# [YOUR GOAL]
The expected output is exactly the lines below, starting at the line with "export DESIGN_NAME = wdt_keyed" and ending at the line with "set_input_delay 0.51 -clock", both included; no other line belongs in it.

Saved data entries

-- Opening Marker --

$ cat src/rtl/rt_bufmap.sv
module rt_bufmap
    import rt_bufmap_pkg::*;
(
    input  logic                 clk,
    input  logic                 rst_n,
    input  logic                 cmd_valid,
    input  logic [WORD_W-1:0]    cmd_word,
    input  logic                 cmd_legal,
    input  logic [RTA_W-1:0]     term_addr,
    input  logic                 bus_sel,
    input  logic [IDX_W-1:0]     word_idx,
    input  logic                 word_err,
    input  logic                 msg_done,
    output logic [ADDR_W-1:0]    mem_addr,
    output logic [ADDR_W-1:0]    tsw_addr,
    output logic [WORD_W-1:0]    status_word,
    output logic [WORD_W-1:0]    tsw_word,
    output logic                 tsw_valid,
    output logic                 sw_send,
    output logic                 bcast
);
    rt_state_t st_d, st_q;

    logic              dec_tr, dec_bc, dec_err;
    logic [SA_W-1:0]   dec_sa;
    logic [IDX_W-1:0]  dec_wc;
    logic [WORD_W-1:0] tsw_next;

    rt_cmd_check u_chk (
        .cmd_word (cmd_word),
        .cmd_legal(cmd_legal),
        .tr       (dec_tr),
        .sa       (dec_sa),
        .wc       (dec_wc),
        .bc       (dec_bc),
        .err      (dec_err)
    );

    rt_addr_gen u_addr (
        .tr      (st_q.tr),
        .sa      (st_q.sa),
        .idx     (word_idx),
        .mem_addr(mem_addr),
        .tsw_addr(tsw_addr)
    );

    rt_status_build u_stat (
        .term_addr  (term_addr),
        .msg_err    (st_q.cmd_err || st_q.word_err),
        .bus        (st_q.bus),
        .bc         (st_q.bc),
        .cmd_err    (st_q.cmd_err),
        .word_err   (st_q.word_err || word_err),
        .wc         (st_q.wc),
        .status_word(status_word),
        .tsw_next   (tsw_next)
    );

    always_comb begin
        st_d         = st_q;
        st_d.tsw_vld = 1'b0;
        st_d.sw_send = 1'b0;
        if (cmd_valid) begin
            st_d.tr       = dec_tr;
            st_d.sa       = dec_sa;
            st_d.wc       = dec_wc;
            st_d.bus      = bus_sel;
            st_d.bc       = dec_bc;
            st_d.cmd_err  = dec_err;
            st_d.word_err = 1'b0;
        end else begin
            if (word_err) st_d.word_err = 1'b1;
            if (msg_done) begin
                st_d.tsw_vld = 1'b1;
                st_d.sw_send = !st_q.bc;
                st_d.tsw     = tsw_next;
            end
        end
    end

    always_ff @(posedge clk) begin
        if (!rst_n) st_q <= '0;
        else        st_q <= st_d;
    end

    assign tsw_word  = st_q.tsw_vld ? st_q.tsw : '0;
    assign tsw_valid = st_q.tsw_vld;
    assign sw_send   = st_q.sw_send;
    assign bcast     = st_q.bc;
endmodule

$ cat config.mk
export PLATFORM = sky130hd
export DESIGN_NAME = rt_bufmap
export DESIGN_NICKNAME = d
export VERILOG_FILES = /design/src/rtl/rt_bufmap_pkg.sv /design/src/rtl/rt_cmd_check.sv /design/src/rtl/rt_addr_gen.sv /design/src/rtl/rt_status_build.sv /design/src/rtl/rt_bufmap.sv
export SDC_FILE = /design/constraint.sdc
export NUM_CORES = 1
export LEC_CHECK = 0
export BUFFER_PORTS_ARGS = -buffer_cell sky130_fd_sc_hd__buf_2
export CORE_ASPECT_RATIO = 0.6
export CORE_MARGIN = 10
export CORE_UTILIZATION = 42
export DETAILED_ROUTE_END_ITERATION = 8
export GPL_ROUTABILITY_DRIVEN = 1
export PLACE_DENSITY = 0.88
export RECOVER_POWER = 50
export SKIP_LAST_GASP = 1
export SLEW_MARGIN = 20
export SYNTH_ARGS = -nofsm -noshare
export SYNTH_HDL_FRONTEND = slang
export SYNTH_SLANG_ARGS = --single-unit
$ cat constraint.sdc
create_clock -name clk -period 1.4 [get_ports clk]
set_clock_uncertainty 0.1 [all_clocks]
set_input_delay 0.21 -clock clk [delete_from_list [all_inputs] [get_ports clk]]
set_output_delay 0.21 -clock clk [all_outputs]
set_load 0.01 [all_outputs]
[src/rtl/eprom_out_mux.sv]
module eprom_out_mux
   import eprom_pkg::*;
#(
   parameter int                DATA_W    = 8,
   parameter logic [DATA_W-1:0] MFR_CODE  = 8'h20,
   parameter logic [DATA_W-1:0] DEV_CODE  = 8'h61,
   parameter bit                IDLE_ZERO = 1'b1
) (
   input  eprom_mode_e       mode,
   input  logic              sel_dev,
   input  logic [DATA_W-1:0] cell_data,
   output logic [DATA_W-1:0] dq,
   output logic              dq_oe
);
   logic [DATA_W-1:0] active_val;

   assign dq_oe      = mode_drives(mode);
   assign active_val = (mode == MODE_SIGNATURE) ? (sel_dev ? DEV_CODE : MFR_CODE)
                                                : cell_data;

   if (IDLE_ZERO) begin : g_idle_zero
      assign dq = dq_oe ? active_val : '0;
   end else begin : g_idle_pass
      assign dq = active_val;
   end
endmodule

[config.mk]
export PLATFORM = sky130hd
export DESIGN_NAME = eprom_out_mux
export DESIGN_NICKNAME = d
export VERILOG_FILES = /design/src/rtl/eprom_pkg.sv /design/src/rtl/eprom_out_mux.sv
export SDC_FILE = /design/constraint.sdc
export NUM_CORES = 1
export LEC_CHECK = 0
export ABC_CLOCK_PERIOD_IN_PS = 800
export BUFFER_PORTS_ARGS = -buffer_cell sky130_fd_sc_hd__buf_2
export CORE_AREA = 4 4 41 43
export DETAILED_ROUTE_END_ITERATION = 10
export DIE_AREA = 0 0 45 47
export PLACE_DENSITY_LB_ADDON = 0.3
export SETUP_SLACK_MARGIN = 0.4
export SLEW_MARGIN = 10
export SYNTH_ARGS = -nofsm -noshare
export SYNTH_HDL_FRONTEND = slang
export SYNTH_SLANG_ARGS = --single-unit
[constraint.sdc]
create_clock -name vclk -period 0.8
set_input_delay 0.08 -clock vclk [all_inputs]
set_output_delay 0.08 -clock vclk [all_outputs]
set_load 0.05 [all_outputs]
[config.mk]
export PLATFORM = sky130hd
export DESIGN_NAME = wake_ctrl
export DESIGN_NICKNAME = d
export VERILOG_FILES = /design/src/rtl/wake_ctrl.sv
export SDC_FILE = /design/constraint.sdc
export NUM_CORES = 1
export LEC_CHECK = 0
export ABC_AREA = 1
export CORE_UTILIZATION = 45
export CTS_CLUSTER_DIAMETER = 200
export DETAILED_ROUTE_END_ITERATION = 8
export DONT_BUFFER_PORTS = 1
export GPL_ROUTABILITY_DRIVEN = 0
export SLEW_MARGIN = 40
export SYNTH_ARGS = -nofsm -noshare
export SYNTH_HDL_FRONTEND = slang
export SYNTH_SLANG_ARGS = --single-unit
[constraint.sdc]
create_clock -name clk -period 1.2 [get_ports clk]
set_input_delay 0.06 -clock clk [delete_from_list [all_inputs] [get_ports clk]]
set_output_delay 0.06 -clock clk [all_outputs]
set_load 0.01 [all_outputs]
[src/rtl/wake_ctrl.sv]
module wake_ctrl #(
  parameter int SRC_N = 17,
  parameter int AW = 4,
  parameter int DW = 32,
  parameter logic [SRC_N-1:0] SRC_VALID = 17'h17FFF,
  parameter int SLEEP_BIT = 3,
  parameter int DEEP_BIT = 4
) (
  input  logic             clk,
  input  logic             rst_n,
  input  logic [SRC_N-1:0] irq_i,
  input  logic             cpu_sleep_i,
  input  logic             cpu_deep_i,
  input  logic             bus_sel,
  input  logic             bus_wr,
  input  logic [AW-1:0]    bus_addr,
  input  logic [DW-1:0]    bus_wdata,
  output logic [DW-1:0]    bus_rdata,
  output logic             wake_req_o
);
  localparam logic [AW-1:0] MASK_ADDR  = AW'(0);
  localparam logic [AW-1:0] CAUSE_ADDR = AW'(4);
  localparam logic [AW-1:0] CPU_ADDR   = AW'(8);

  logic [SRC_N-1:0] mask_q, cause_q, hit, capture, clr;
  logic             asleep, wr_mask, wr_cause;
  logic             unused_wdata;

  assign wr_mask    = bus_sel & bus_wr & (bus_addr == MASK_ADDR);
  assign wr_cause   = bus_sel & bus_wr & (bus_addr == CAUSE_ADDR);
  assign hit        = irq_i & mask_q;
  assign asleep     = cpu_sleep_i | cpu_deep_i;
  assign wake_req_o = asleep & (|hit);
  assign capture    = wake_req_o ? hit : '0;
  assign clr        = wr_cause ? bus_wdata[SRC_N-1:0] : '0;
  assign unused_wdata = ^bus_wdata[DW-1:SRC_N];

  always_ff @(posedge clk or negedge rst_n) begin
    if (!rst_n) begin
      mask_q  <= '0;
      cause_q <= '0;
    end else begin
      if (wr_mask) mask_q <= bus_wdata[SRC_N-1:0] & SRC_VALID;
      cause_q <= ((cause_q & ~clr) | capture) & SRC_VALID;
    end
  end

  always_comb begin
    bus_rdata = '0;
    case (bus_addr)
      MASK_ADDR:  bus_rdata[SRC_N-1:0] = mask_q;
      CAUSE_ADDR: bus_rdata[SRC_N-1:0] = cause_q;
      CPU_ADDR: begin
        bus_rdata[SLEEP_BIT] = cpu_sleep_i;
        bus_rdata[DEEP_BIT]  = cpu_deep_i;
      end
      default: bus_rdata = '0;
    endcase
  end
endmodule

==> impl_metrics.ini, run 1 <==
[yosys]
yosysMostFrequentCell = nand2_1
yosys_warnings = 0
yosysTopAreaCell = dfrtp_1
synth_ff_type = dfrtp_1
synth_top_area_share_pct = 42.72
synth.distinct_cells = 20
synth_area_leaders = dfrtp_1, nand2_1, inv_1
ys_async_sr_fraction_pct = 100.0
synth.avg_cell_area_um2 = 7.810
syn-cell-area_um2 = 1874
ys_ff_latch = 32
syn-instance-count = 240
synth-edff-count = 0
synth_top_cells_by_count = nand2_1, inv_1, dfrtp_1, o21ai_0, nand3_1
ys_seq_area_share_pct = 42.72

[final_layout]
drive_above_1_share_pct = 23.02
postLayoutCellArea_um2 = 2337
syn2layout_area_growth_pct = 24.70
n_antenna_cell = 0
utilization_pct = 58.43
layout.nets = 339
multi_input_comb_area_um2 = 865.8
register_area_um2 = 800.8
stdcell_count = 328
nFillCells = 387

[global_routing]
grt_pass1_wl_um = 6927
grt_usage_pct = 21.75
grt_max_degree = 33
grt_antenna_before_repair = 0
grt_pass1_vias = 1451
gr-total-overflow = 0

[detailed_routing]
routed_wl_um = 4303
final_antenna_net_count = 0
drc = 0
dr.first_iter.drc_count = 74
vias_per_cell = 4.857
wl_per_cell_um = 13.12
drt-pass1-iter-count = 6
via_count = 1593

[place]
port_buffers = 0
place_hpwl_um = 3017
dp.cells = 302
place_area_um2 = 1996

[clock_tree]
cts_max_level = 2
cts_buffers = 5
path_clk_slew_ns = 0.06
cts.sinks = 32
cts_tree = built
cts_buffer_depth = 2
insertion_delay_ns = 0.28
cts_root_buf = clkbuf_8

[floorplanning]
fp.coreArea_um2 = 4000
initial_core_util_pct = 46.86
floorplan.rows = 23
chipHeight_um = 66.54
die_x_um = 66.54
die-area_um2 = 4427
io_pins = 92

[min_path]
hold_class = in -> reg

[sta]
rsz0062_at_grt = true
fmax_ghz = 0.7372
setup_viol = 15
fin_ws_ns = -0.1564
finalMaxSlewViolations = 0
post-route-min-period_ns = 1.356
hold_violations = 0
fin_crit_sh_pct = 113.0
final.setup.tns_ns = -0.3169
fin_skew_ns = 0.004997

[setup_path]
critPathMaxStageDelay_ns = 0.38
end_kind = output pin
required_ns = 1.14
crit_type = reg -> out
crit_family = simple AND/OR/NAND/NOR gates
arrival_ns = 1.30
cp_slowest_cell = dfrtp_1
critPathMaxFanout = 2
crit_buf_inv = 1
start_kind = flop
reg2reg_slack_ns = -0.03
crit_chain = nand2_1 > nand4_1 > nor2_4 > a21boi_2 > buf_4

[run]
maxCapViolations = 0

[power_and_ir_drop]
p_int_mw = 2.300
p_per_area_nw_per_um2 = 1466
ir_worst_vdd_v = 0.0008695
pwr-share-seq_pct = 47.8
p_comb_share_pct = 30.6
p_leak_nw = 1.278
p_switching_mw = 1.126
switching_share_pct = 32.87
total_power_mw = 3.426
pwr-share-clk_pct = 21.6

[outcome]
violations = negative setup slack
outcome = finished, violations left
$ cat config.mk
export PLATFORM = sky130hd
export DESIGN_NAME = wdt_keyed
export DESIGN_NICKNAME = d
export VERILOG_FILES = /design/src/rtl/wdt_pkg.sv /design/src/rtl/wdt_keylock.sv /design/src/rtl/wdt_counter.sv /design/src/rtl/wdt_compare.sv /design/src/rtl/wdt_keyed.sv
export SDC_FILE = /design/constraint.sdc
export NUM_CORES = 1
export LEC_CHECK = 0
export ABC_CLOCK_PERIOD_IN_PS = 5100
export BUFFER_PORTS_ARGS = -buffer_cell sky130_fd_sc_hd__buf_2
export CAP_MARGIN = 30
export CORE_MARGIN = 2
export CORE_UTILIZATION = 64
export DETAILED_ROUTE_END_ITERATION = 10
export PLACE_DENSITY = 0.87
export SYNTH_ARGS = -nofsm -noshare
export SYNTH_HDL_FRONTEND = slang
export SYNTH_SLANG_ARGS = --single-unit
$ cat constraint.sdc
create_clock -name clk -period 5.1 [get_ports clk]
set_input_delay 0.51 -clock clk [delete_from_list [all_inputs] [get_ports clk]]
set_output_delay 0.51 -clock clk [all_outputs]
set_load 0.02 [all_outputs]
$ cat src/rtl/rcc_pkg.sv
package rcc_pkg;
  localparam int unsigned B_RUN  = 0;
  localparam int unsigned B_SUSP = 3;
  localparam int unsigned B_POR  = 4;
  localparam int unsigned B_USB  = 5;
  localparam int unsigned B_WDT  = 6;

  localparam logic [7:0] M_SUSP      = 8'h08;
  localparam logic [7:0] M_CLR_ONLY  = 8'h71;  // run and the three cause flags
  localparam logic [7:0] M_RSVD      = 8'h86;
  localparam logic [7:0] POWERON_VAL = 8'h11;

  // Next register value after a write and any reset events in one cycle
  function automatic logic [7:0] scr_update(
    input logic [7:0] cur,
    input logic       wr,
    input logic [7:0] wd,
    input logic       wdt_evt,
    input logic       usb_evt,
    input logic       wake
  );
    logic [7:0] keep, nxt, setm;
    keep = wr ? wd : 8'hFF;
    nxt  = cur & keep & M_CLR_ONLY;
    nxt  = nxt | ((wr ? wd : cur) & M_SUSP);
    setm = 8'h00;
    setm[B_WDT] = wdt_evt;
    setm[B_USB] = usb_evt;
    setm[B_RUN] = wdt_evt | usb_evt;
    nxt  = nxt | setm;
    if (wake) nxt = nxt & ~M_SUSP;
    return nxt & ~M_RSVD;
  endfunction

  function automatic logic [7:0] read_view(input logic [7:0] scr, input logic hit);
    return hit ? (scr & ~M_RSVD) : 8'h00;
  endfunction
endpackage
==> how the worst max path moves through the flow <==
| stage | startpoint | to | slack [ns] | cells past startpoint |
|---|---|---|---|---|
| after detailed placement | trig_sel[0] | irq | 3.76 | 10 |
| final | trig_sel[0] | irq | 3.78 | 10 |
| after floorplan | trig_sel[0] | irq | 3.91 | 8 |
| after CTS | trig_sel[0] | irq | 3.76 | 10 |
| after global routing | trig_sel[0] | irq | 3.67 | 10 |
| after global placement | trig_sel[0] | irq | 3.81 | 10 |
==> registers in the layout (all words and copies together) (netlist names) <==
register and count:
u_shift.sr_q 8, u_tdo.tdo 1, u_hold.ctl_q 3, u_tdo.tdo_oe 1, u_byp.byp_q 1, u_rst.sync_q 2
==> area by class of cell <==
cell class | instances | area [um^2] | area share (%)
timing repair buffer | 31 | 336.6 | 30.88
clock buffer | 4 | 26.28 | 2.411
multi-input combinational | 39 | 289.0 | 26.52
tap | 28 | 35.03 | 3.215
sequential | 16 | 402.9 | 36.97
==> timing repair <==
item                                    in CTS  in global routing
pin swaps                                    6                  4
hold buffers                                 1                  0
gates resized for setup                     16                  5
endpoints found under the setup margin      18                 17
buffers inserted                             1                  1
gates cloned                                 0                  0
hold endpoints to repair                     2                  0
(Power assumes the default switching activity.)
File: src/rtl/tpg_pulse_decode.sv
// Module: turns overlapping 50% phases into non-overlapping pulses.
// A pulse is high while its own phase is high and the next phase is still low.
// Assumes: PHASES balanced inputs, rising edges in index order.
module tpg_pulse_decode #(
    parameter int unsigned PHASES = 3
) (
    input  logic [PHASES-1:0] balanced_i,
    output logic [PHASES-1:0] pulse_o
);
    // Two-input AND per phase against the inverse of its successor.
    for (genvar g = 0; g < PHASES; g++) begin : g_pulse
        localparam int unsigned NEXT = (g + 1) % PHASES;
        assign pulse_o[g] = balanced_i[g] & ~balanced_i[NEXT];
    end
endmodule

File: src/rtl/tpg_three_phase.sv
// Module: top of the three-phase generator. It holds the counter, the phase
// mapping, the pulse decoder and the mode output mux.
// Assumes: clock at six times the wanted output rate; mode may change at
// any time and acts on the outputs in the same cycle.
module tpg_three_phase (
    input  logic       clk,
    input  logic       rst_n,
    input  logic       enable,
    input  logic       mode_sel,
    output logic [2:0] phase_o
);
    import tpg_pkg::*;

    logic [STAGES-1:0] stage_w;
    logic [PHASES-1:0] balanced_w;
    logic [PHASES-1:0] pulse_w;
    mode_e             mode_w;

    tpg_johnson_core #(
        .STAGES (STAGES)
    ) i_core (
        .clk     (clk),
        .rst_n   (rst_n),
        .advance (enable),
        .stage_o (stage_w)
    );

    tpg_phase_select i_select (
        .stage_i    (stage_w),
        .balanced_o (balanced_w)
    );

    tpg_pulse_decode #(
        .PHASES (PHASES)
    ) i_decode (
        .balanced_i (balanced_w),
        .pulse_o    (pulse_w)
    );

    // Output mux: choose the square waves or the pulses.
    always_comb begin
        mode_w  = mode_e'(mode_sel);
        phase_o = (mode_w == MODE_PULSE) ? pulse_w : balanced_w;
    end
endmodule

File: config.mk
export PLATFORM = sky130hd
export DESIGN_NAME = tpg_three_phase
export DESIGN_NICKNAME = d
export VERILOG_FILES = /design/src/rtl/tpg_pkg.sv /design/src/rtl/tpg_johnson_core.sv /design/src/rtl/tpg_phase_select.sv /design/src/rtl/tpg_pulse_decode.sv /design/src/rtl/tpg_three_phase.sv
export SDC_FILE = /design/constraint.sdc
export NUM_CORES = 1
export LEC_CHECK = 0
export BUFFER_PORTS_ARGS = -buffer_cell sky130_fd_sc_hd__buf_2
export CAP_MARGIN = 15
export CORE_AREA = 2 2 39 41
export DETAILED_ROUTE_END_ITERATION = 10
export DIE_AREA = 0 0 41 43
export GPL_ROUTABILITY_DRIVEN = 0
export PLACE_DENSITY_LB_ADDON = 0.12
export SLEW_MARGIN = 20
export SYNTH_ARGS = -nofsm -noshare
export SYNTH_HDL_FRONTEND = slang
export SYNTH_HIERARCHICAL = 1
export SYNTH_SLANG_ARGS = --single-unit
File: constraint.sdc
create_clock -name clk -period 1.4 [get_ports clk]
set_input_delay 0.14 -clock clk [delete_from_list [all_inputs] [get_ports clk]]
set_output_delay 0.14 -clock clk [all_outputs]
set_load 0.005 [all_outputs]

-- Closing Marker --

# [REPLY TO THE EXERCISE]
export DESIGN_NAME = wdt_keyed
export DESIGN_NICKNAME = d
export VERILOG_FILES = /design/src/rtl/wdt_pkg.sv /design/src/rtl/wdt_keylock.sv /design/src/rtl/wdt_counter.sv /design/src/rtl/wdt_compare.sv /design/src/rtl/wdt_keyed.sv
export SDC_FILE = /design/constraint.sdc
export NUM_CORES = 1
export LEC_CHECK = 0
export ABC_CLOCK_PERIOD_IN_PS = 5100
export BUFFER_PORTS_ARGS = -buffer_cell sky130_fd_sc_hd__buf_2
export CAP_MARGIN = 30
export CORE_MARGIN = 2
export CORE_UTILIZATION = 64
export DETAILED_ROUTE_END_ITERATION = 10
export PLACE_DENSITY = 0.87
export SYNTH_ARGS = -nofsm -noshare
export SYNTH_HDL_FRONTEND = slang
export SYNTH_SLANG_ARGS = --single-unit
$ cat constraint.sdc
create_clock -name clk -period 5.1 [get_ports clk]
set_input_delay 0.51 -clock clk [delete_from_list [all_inputs] [get_ports clk]]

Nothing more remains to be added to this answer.